La main mil­lé­naire. Jean-Pierre Védrines. 126 rue du Canneau. 34 400 Lunel.

jean.​pierre.​vedrines@​cegetel.​net

www​.lamain​mil​le​naire​.net

 

 De toutes les revues dont je parle ici, Phoenix est mal­gré les appa­rences la plus ancienne. Un numé­ro 6 appa­raît sur la cou­ver­ture, lui don­nant moins de deux ans d’âge mais cela est trom­peur : Phoenix suc­cède à Autre Sud laquelle suc­cé­dait à Sud. Ouvrir ses pages, c’est entrer de plain-pied dans l’histoire des revues fran­çaises de poé­sie, his­toire mar­quée au 20e siècle par la résis­tance dans le sud de la France. Une aven­ture monu­men­tale, aujourd’hui menée par André Ughetto. Ce numé­ro est consa­cré à Jean Métellus, une poé­sie enga­gée du côté de la négri­tude et mar­quée par le lan­gage des Antilles.
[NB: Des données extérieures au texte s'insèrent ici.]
Background: an optimization exercise with open tools, aiming at small area, a short achievable clock period and few clock cycles per item. Do not read the settings as production practice.
At most, simulation tests tie the RTL to the original design; equivalence was not proved.

the previous run:
==> flow/design.v <==
`timescale 1ns/1ps
module average #(
    parameter NOF_BITS = 32,
    parameter WIDTH = 32
) (
    input  wire                     clk,
    input  wire                     rst_n,
    input  wire                     start,
    input  wire                     data_first,
    input  wire                     data_last,
    input  wire [NOF_BITS-1:0]      data_in,
    output wire [NOF_BITS:0]        data_out,
    output reg                      busy,
    output reg                      TO,
    output reg                      done
);
    localparam K  = 3;                     
    localparam QW = ((33 + K - 1) / K) * K;  
    localparam [5:0] LOAD_FAST = QW / K - 1;
    localparam [5:0] LOAD_SLOW = QW - 1;
    reg        wt, dv;
    reg [5:0]  c;           
    reg [16:0] cnt;         
    reg [QW-1:0] q;         
    reg [15:0] r;           
    wire fast = (K > 1) && (cnt[16:6] == 11'd0);
    reg [5:0]    fr;
    reg [QW-1:0] fq;
    reg [6:0]    ft;
    integer j;
    always @(*) begin
        fr = r[5:0];
        fq = q;
        for (j = 0; j < K; j = j + 1) begin
            ft = {fr, fq[QW-1]};
            if (ft >= {1'b0, cnt[5:0]}) begin
                ft = ft - {1'b0, cnt[5:0]};
                fq = {fq[QW-2:0], 1'b1};
            end else begin
                fq = {fq[QW-2:0], 1'b0};
            end
            fr = ft[5:0];
        end
    end
    wire [16:0] st = {r, q[QW-1]};
    wire        sge = (st >= cnt);
    wire [16:0] sd = st - cnt;
    wire [15:0] sr = sge ? sd[15:0] : st[15:0];
    wire [QW-1:0] sq = {q[QW-2:0], sge};
    wire [32:0] acc = (q[32:0] & {33{busy}}) + {1'b0, data_in};
    wire cnt_lt63 = fast && (cnt[5:0] != 6'd63);
    wire [5:0] load = (!busy || cnt_lt63) ? LOAD_FAST : LOAD_SLOW;
    always @(posedge clk) begin
        if (dv) begin
            q <= fast ? fq : sq;
            r <= fast ? {sr[15:6], fr} : sr;
        end else begin
            q <= {{(QW-33){1'b0}}, acc};
            r <= 16'd0;
        end
        if (!busy)    cnt <= 17'd1;
        else if (!dv) cnt <= cnt + 17'd1;
        if (wt) begin
            if (data_first) c <= load;
            else            c <= c + 6'd1;
        end else if (busy) begin
            if (dv) c <= c - 6'd1;
            else    c <= load;
        end else begin
            c <= 6'd0;
        end
    end
    always @(posedge clk or negedge rst_n) begin
        if (!rst_n) begin
            wt   <= 1'b0;
            busy <= 1'b0;
            dv   <= 1'b0;
            TO   <= 1'b0;
            done <= 1'b0;
        end else begin
            TO   <= 1'b0;
            done <= 1'b0;
            if (wt) begin
                if (c == 6'd11) begin
                    wt <= 1'b0;
                    TO <= 1'b1;
                end else if (data_first && c < 6'd10) begin
                    wt   <= 1'b0;
                    busy <= 1'b1;
                    dv   <= data_last;
                end
            end else if (busy) begin
                if (dv) begin
                    if (c == 6'd0) begin
                        busy <= 1'b0;
                        dv   <= 1'b0;
                        done <= 1'b1;
                    end
                end else if (data_last) begin
                    dv <= 1'b1;
                end
            end else if (start) begin
                wt <= 1'b1;
            end
        end
    end
    assign data_out = q[32:0];
endmodule
export LEC_CHECK = 0
export CAP_MARGIN = 20
export CORE_MARGIN = 2
export CORE_UTILIZATION = 40
export SETUP_SLACK_MARGIN = 5
export SLEW_MARGIN = 20
create_clock -name core_clock -period 8.0 [get_ports {clk}]
run.sh (not shown) runs the stock make flow with config.mk's settings and CLKGATE_MAP_FILE= SYNTH_SCRIPT=/design/flow/synth_recipe.tcl, a recipe that flattens the netlist after the stock synthesis.
Edits applied to the flow inputs when going from the previous run to the current run:
-- flow/design.v --
<<< the previous run, line 15
    output reg                      done
);
    localparam K  = 3;                     
    localparam QW = ((33 + K - 1) / K) * K;  
    localparam [5:0] LOAD_FAST = QW / K - 1;
>>> the current run, line 15
    output reg                      done
);
    localparam K  = 1;                     
    localparam QW = ((33 + K - 1) / K) * K;  
    localparam [5:0] LOAD_FAST = QW / K - 1;
Results
Compared with the previous run, the current run instantiates a smaller number of cells. Going from the previous run to the current run, post-placement cell area now smaller, count of instances resized after the clock tree is built went down by 53, worst hold slack now smaller, routed wire length fell 14%, post-synth design cell area shows a reduction of 860 µm². Measured against each other, the previous run and the current run differ in largest fanout on the critical path, the higher figure coming from the previous run. Summary of the comparison: utilization after layout is lower in the current run, relative to the previous run. The share of the synthesized area in compound gates (AO/OA/AOI/OAI) of the current run is higher than that of the previous run. Of the two values seen for termination of the worst setup path, q[0] was produced by the previous run and q[30] by the current run. The run showing the greater non-clock buffer count is the previous run. Via count on the current run is ahead of the previous run. Having completed the whole flow, the current run delivered a layout that passed the timing, design-rule and antenna checks.
No functional check of the RTL was part of any run of this note.

---

== run a ==
Another version of the RTL of average (not shown whole).
For scale: ~120 flip-flops, about 6900 um2 of cells after synthesis.
==> module average, before the edit <==
module average #(
    parameter NOF_BITS = 32,
    parameter WIDTH = 32
) (
    input  wire                     clk,
    input  wire                     rst_n,
    input  wire                     start,
    input  wire                     data_first,
    input  wire                     data_last,
    input  wire [NOF_BITS-1:0]      data_in,
    output wire [NOF_BITS:0]        data_out,
    output reg                      busy,
    output reg                      TO,
    output reg                      done
);
    reg        wt, dv, lst;
    reg [5:0]  c;           
    reg [31:0] din;         
    reg [16:0] cnt;         
    reg [7:0]  n3;          
    reg [32:0] q;           
    reg [15:0] r;           
    wire fast = (cnt[16:6] == 11'd0);
    wire [5:0] r0 = {r[5:1], r[0] | q[32]};    
    wire [7:0] t  = {r0, q[31:30]};
    wire [7:0] d1, d2, d3;
    wire ge1, ge2, ge3;
    pfx_add #(8) u_d1 (.a(t), .b(~{2'b0, cnt[5:0]}),       .ci(1'b1), .s(d1), .co(ge1));
    pfx_add #(8) u_d2 (.a(t), .b(~{1'b0, cnt[5:0], 1'b0}), .ci(1'b1), .s(d2), .co(ge2));
    pfx_add #(8) u_d3 (.a(t), .b(~n3),                     .ci(1'b1), .s(d3), .co(ge3));
    wire [5:0] fr = ge3 ? d3[5:0] : ge2 ? d2[5:0] : ge1 ? d1[5:0] : t[5:0];
    wire [1:0] fd = {ge2, ge3 | (ge1 & !ge2)};
    wire [16:0] st = {r[15:1], r0[0], q[31]};
    wire [16:0] sd;
    wire        sge;
    pfx_add #(17) u_sd (.a(st), .b(~cnt), .ci(1'b1), .s(sd), .co(sge));
    wire [15:0] sr = sge ? sd[15:0] : st[15:0];
    wire [32:0] acc;
    pfx_add #(33) u_acc (.a(q), .b({1'b0, din}), .ci(1'b0), .s(acc), .co());
    wire [5:0] load = (fast && cnt[5:0] != 6'd63) ? 6'd48 : 6'd32;
    wire       one  = fast && cnt[5:0] == 6'd0;    
    always @(posedge clk) begin
        din <= data_in;
        if (dv) begin
            q <= fast ? {1'b0, q[29:0], fd} : {1'b0, q[30:0], sge};
            r <= fast ? {sr[15:6], fr} : sr;
        end else if (busy) begin
            q <= acc;
            r <= 16'd0;
        end else begin
            q <= 33'd0;    
            r <= 16'd0;
        end
        if (!busy) begin
            cnt <= 17'd0;
            n3  <= 8'd0;
        end else if (!dv) begin
            cnt <= cnt + 17'd1;
            n3  <= n3 + 8'd3;
        end
        if (wt || dv) c <= c + 6'd1;
        else if (busy) c <= load;
        else c <= 6'd0;
    end
    always @(posedge clk or negedge rst_n) begin
        if (!rst_n) begin
            wt   <= 1'b0;
            busy <= 1'b0;
            dv   <= 1'b0;
            lst  <= 1'b0;
            TO   <= 1'b0;
            done <= 1'b0;
        end else begin
            TO   <= 1'b0;
            done <= 1'b0;
            lst  <= data_last;
            if (wt) begin
                if (c == 6'd11) begin
                    wt <= 1'b0;
                    TO <= 1'b1;
                end else if (data_first && c < 6'd10) begin
                    wt   <= 1'b0;
                    busy <= 1'b1;
                end
            end else if (busy) begin
                if (dv) begin
                    if (c == 6'd63) begin
                        busy <= 1'b0;
                        dv   <= 1'b0;
                        done <= 1'b1;
                    end
                end else if (lst) begin
                    if (one) begin
                        busy <= 1'b0;
                        done <= 1'b1;
                    end else begin
                        dv <= 1'b1;
                    end
                end
            end else if (start) begin
                wt <= 1'b1;
            end
        end
    end
    assign data_out = q[32:0];
endmodule
==> flow/config.mk <==
export PLATFORM = sky130hd
export DESIGN_NAME = average
export DESIGN_NICKNAME = average
export VERILOG_FILES = /design/flow/design.v
export SDC_FILE = /design/flow/constraint.sdc
export NUM_CORES = 4
export LEC_CHECK = 0
export CAP_MARGIN = 20
export CORE_MARGIN = 2
export CORE_UTILIZATION = 60
export CTS_BUF_LIST = sky130_fd_sc_hd__clkbuf_4 sky130_fd_sc_hd__clkbuf_8
export CTS_CLUSTER_SIZE = 30
export SETUP_SLACK_MARGIN = 5
export SLEW_MARGIN = 20
==> flow/constraint.sdc <==
create_clock -name core_clock -period 8.0 [get_ports {clk}]
set_input_delay 1.6000 -clock core_clock [delete_from_list [all_inputs] [get_ports {clk}]]
set_output_delay 1.6000 -clock core_clock [all_outputs]
set_load 0.01 [all_outputs]
standard.sh (not shown) runs the stock make flow with config.mk's settings and CLKGATE_MAP_FILE= SYNTH_SCRIPT=/design/flow/synth_recipe.tcl, a recipe that flattens the netlist after the stock synthesis.
==> flow/flow/run.sh <==
#!/bin/bash
set -euo pipefail
bash standard.sh SETUP_SLACK_MARGIN=5.25 "BUFFER_PORTS_ARGS=-buffer_cell sky130_fd_sc_hd__buf_1" finish > make_finish.log 2>&1
Testbench counts of run a, summed over its fixed seeds: cycles 27,663, items 800.
### run a -> run b
--- a/flow/design.v
+++ b/flow/design.v
@@ -20,7 +20,7 @@
     reg [16:0] cnt;         
     reg [7:0]  n3;          
     reg [32:0] q;           
-    reg [15:0] r;           
+    wire [15:0] r = din[15:0];
     wire fast = (cnt[16:6] == 11'd0);
     wire [5:0] r0 = {r[5:1], r[0] | q[32]};    
     wire [7:0] t  = {r0, q[31:30]};
@@ -41,16 +41,16 @@
     wire [5:0] load = (fast && cnt[5:0] != 6'd63) ? 6'd48 : 6'd32;
     wire       one  = fast && cnt[5:0] == 6'd0;    
     always @(posedge clk) begin
-        din <= data_in;
+        din[31:16] <= data_in[31:16];
         if (dv) begin
             q <= fast ? {1'b0, q[29:0], fd} : {1'b0, q[30:0], sge};
-            r <= fast ? {sr[15:6], fr} : sr;
+            din[15:0] <= fast ? {sr[15:6], fr} : sr;
         end else if (busy) begin
             q <= acc;
-            r <= 16'd0;
+            din[15:0] <= lst ? 16'd0 : data_in[15:0];    
         end else begin
             q <= 33'd0;    
-            r <= 16'd0;
+            din[15:0] <= data_in[15:0];
         end
         if (!busy) begin
             cnt <= 17'd0;
[summary]
Run a → run b: HPWL after detailed placement now larger, wire length the detailed router placed on met1 went up by about 2.7%, final instance count without filler cells shrank by about 3%.
Run b vs run a on maximum number of pins on one net before global-route repair: run b is the lower one.
Summary of run b over run a: maximum clock rate has increased, layout multi-input combinational cell count has decreased.
Between run b and run a, it is run b whose sequential cell count is lower, by 16.
[compare] base=run a new=run b: placement-stage worst setup slack lower; synthesized net count lower.
Between run a and run b, the flow reports first-pass GRT wire length increasing slightly.
Of run b and run a, the run reporting the higher critical path data required time was run b.
Wire: run b routes more than run a
The higher sequential share of cell area of run b and run a is in run a.
Testbench counts of run b, summed over its fixed seeds: cycles 27,663, items 800.

---

Another version of the RTL of average (not shown whole).
Size: roughly 100 flip-flops, about 7200 um2 of cells after synthesis.
==> module average, before the edit <==
module average #(
    parameter NOF_BITS = 32,
    parameter WIDTH = 32
) (
    input  wire                     clk,
    input  wire                     rst_n,
    input  wire                     start,
    input  wire                     data_first,
    input  wire                     data_last,
    input  wire [NOF_BITS-1:0]      data_in,
    output wire [NOF_BITS:0]        data_out,
    output reg                      busy,
    output reg                      TO,
    output reg                      done
);
    reg        wt, bz, dv, lst;
    reg [5:0]  c;           
    reg [31:0] din;         
    reg [16:0] cnt;         
    reg [7:0]  n3;          
    reg [32:0] q;           
    wire [15:0] r = din[15:0];
    wire fast = (cnt[16:6] == 11'd0);
    wire [5:0] r0 = {r[5:1], r[0] | q[32]};    
    wire [7:0] t  = {r0, q[31:30]};
    wire [7:0] d1, d2, d3;
    wire ge1, ge2, ge3;
    pfx_add #(8) u_d1 (.a(t), .b(~{2'b0, cnt[5:0]}),       .ci(1'b1), .s(d1), .co(ge1));
    pfx_add #(8) u_d2 (.a(t), .b(~{1'b0, cnt[5:0], 1'b0}), .ci(1'b1), .s(d2), .co(ge2));
    pfx_add #(8) u_d3 (.a(t), .b(~n3),                     .ci(1'b1), .s(d3), .co(ge3));
    wire [5:0] fr = ge3 ? d3[5:0] : ge2 ? d2[5:0] : ge1 ? d1[5:0] : t[5:0];
    wire [1:0] fd = {ge2, ge3 | (ge1 & !ge2)};
    wire [16:0] st = {r[15:1], r0[0], q[31]};
    wire [16:0] sd;
    wire        sge;
    pfx_add #(17) u_sd (.a(st), .b(~cnt), .ci(1'b1), .s(sd), .co(sge));
    wire [15:0] sr = sge ? sd[15:0] : st[15:0];
    wire [32:0] acc;
    pfx_add #(33) u_acc (.a(q), .b({1'b0, din}), .ci(1'b0), .s(acc), .co());
    wire [5:0] load = (fast && cnt[5:0] != 6'd63) ? 6'd48 : 6'd32;
    wire       one  = fast && cnt[5:0] == 6'd0;    
    always @(posedge clk) begin
        din[31:16] <= data_in[31:16];
        if (dv) begin
            q <= fast ? {1'b0, q[29:0], fd} : {1'b0, q[30:0], sge};
            din[15:0] <= fast ? {sr[15:6], fr} : sr;
        end else if (bz) begin
            q <= acc;
            din[15:0] <= lst ? 16'd0 : data_in[15:0];    
        end else begin
            q <= 33'd0;    
            din[15:0] <= data_in[15:0];
        end
        if (!bz) begin
            cnt <= 17'd0;
            n3  <= 8'd0;
        end else if (!dv) begin
            cnt <= cnt + 17'd1;
            n3  <= n3 + 8'd3;
        end
        if (wt || dv) c <= c + 6'd1;
        else if (bz) c <= load;
        else c <= 6'd0;
    end
    wire to_n   = wt && c == 6'd11;
    wire accept = wt && !to_n && data_first && c < 6'd10;
    wire fin    = bz && (dv ? c == 6'd63 : lst && one);
    wire bz_n   = accept || (bz && !fin);
    always @(posedge clk) begin
        busy <= bz_n;
        TO   <= to_n;
        done <= fin;
    end
    always @(posedge clk or negedge rst_n) begin
        if (!rst_n) begin
            wt  <= 1'b0;
            bz  <= 1'b0;
            dv  <= 1'b0;
            lst <= 1'b0;
        end else begin
            lst <= data_last;
            bz  <= bz_n;
            if (wt) begin
                if (to_n || accept)
                    wt <= 1'b0;
            end else if (bz) begin
                if (fin)
                    dv <= 1'b0;
                else if (!dv && lst)
                    dv <= 1'b1;
            end else if (start) begin
                wt <= 1'b1;
            end
        end
    end
    assign data_out = q[32:0];
endmodule
Settings: LEC_CHECK=0, ABC_AREA=1, CAP_MARGIN=20, CORE_MARGIN=2, CORE_UTILIZATION=50, CTS_BUF_LIST=sky130_fd_sc_hd__clkbuf_4 sky130_fd_sc_hd__clkbuf_8, CTS_CLUSTER_SIZE=30, SETUP_SLACK_MARGIN=5, SLEW_MARGIN=20; clock period 8.0 ns.
==> flow/flow/run.sh <==
#!/bin/bash
set -euo pipefail
bash standard.sh SETUP_SLACK_MARGIN=5.4 "BUFFER_PORTS_ARGS=-buffer_cell sky130_fd_sc_hd__buf_1" finish > make_finish.log 2>&1
The starting point passed the timing, design-rule and antenna checks.
Testbench counts at the start, summed over its fixed seeds: cycles 27,663, items 800.
==> next run, changes <==
--- a/flow/design.v
+++ b/flow/design.v
@@ -40,9 +40,10 @@
     pfx_add #(33) u_acc (.a(q), .b({1'b0, din}), .ci(1'b0), .s(acc), .co());
     wire [5:0] load = (fast && cnt[5:0] != 6'd63) ? 6'd48 : 6'd32;
+    wire       skip = fast && r[5:0] == 6'd0 && q[32:24] == 9'd0 && c[5:2] != 4'b1111;
     wire       one  = fast && cnt[5:0] == 6'd0;    
     always @(posedge clk) begin
         din[31:16] <= data_in[31:16];
         if (dv) begin
-            q <= fast ? {1'b0, q[29:0], fd} : {1'b0, q[30:0], sge};
+            q <= skip ? {1'b0, q[23:0], 8'd0} : fast ? {1'b0, q[29:0], fd} : {1'b0, q[30:0], sge};
             din[15:0] <= fast ? {sr[15:6], fr} : sr;
         end else if (bz) begin
@@ -60,5 +61,5 @@
             n3  <= n3 + 8'd3;
         end
-        if (wt || dv) c <= c + 6'd1;
+        if (wt || dv) c <= c + {3'd0, dv && skip, 1'b0, !(dv && skip)};
         else if (bz) c <= load;
         else c <= 6'd0;
What happened:
- register-to-register slack degrades by 20 ps
- sequential cell count does not change
- worst setup slack loses 22 ps
- count of clock-buffer cells in the layout fell by 3
- non-clock buffer count is higher by 13
- synthesized cell count rises by 6.8%
- design area climbs by 7.9%
- utilization is lower by 0.18 points
- global-route usage climbs by 1.1 points
- wire length grows by 12%
Only the layout flow was run in the second run of this note; the RTL was not checked for function there.

[afterwards: timing with drivers on the ports]
The results above use ideal ports. As a check the final layouts listed here were re-extracted and re-timed, cells and wires unchanged. Step 1: set_driving_cell puts a clkbuf_16 on clk and a buf_2 on each other input, an assumption about the parent block. Step 2 adds t to the input delays and takes it off the output delays; t is the mean of the earliest and latest rising clock arrival at the registers after step 1. Input paths then give back, and output paths get back, about the clock's delay inside the block. Three values: no drivers, after step 1, after step 2; two values: the first two.
run	t, ns	setup WS [ns]	worst setup path at the end	latest minus earliest clock arrival (ns)	worst register clock-pin slew, ns
the previous run	0.397	2.733 / 2.733 / 2.733	register to register	0.011 / 0.011	0.07 / 0.07
the current run	0.382	4.771 / 4.780 / 4.398	input to register	0.008 / 0.008	0.06 / 0.06
run a	0.487	5.301 / 5.265 / 5.376	register to register	0.010 / 0.010	0.08 / 0.08
run b	0.418	5.321 / 5.297 / 5.321	register to register	0.017 / 0.017	0.10 / 0.10
the first run of note 3	0.421	5.459 / 5.419 / 5.561	register to register	0.012 / 0.011	0.11 / 0.11
the second run of note 3	0.428	5.437 / 5.398 / 5.535	register to register	0.019 / 0.020	0.11 / 0.11
After both steps every run listed still meets setup and hold. For the current run, which loses most, drivers alone change the setup slack by +0.009 ns; drivers and shift together by -0.373 ns.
On lira ce volume en accom­pa­gne­ment du récent recueil du même poète paru aux édi­tions Le Temps des Cerises. Le dos­sier est orches­tré par Jeanine Baude. Beau dos­sier qui per­met d’appréhender en pro­fon­deur la poé­sie de Métellus. Puis vient un hom­mage à Bernard Vargaftig dont la voix nous a quit­tés depuis peu. Un ensemble fort de poèmes aus­si, signés Georges Drano, Albertine Benedetto, Yves Broussard entre autres. Et en ver­sion bilingue la force de la voix du poète péru­vien Porfirio-Mamani-Macedo, dont plu­sieurs recueils sont dis­po­nibles en France. Une revue incon­tour­nable.

Phoenix. 4 rue Fénélon. 13006 Marseille.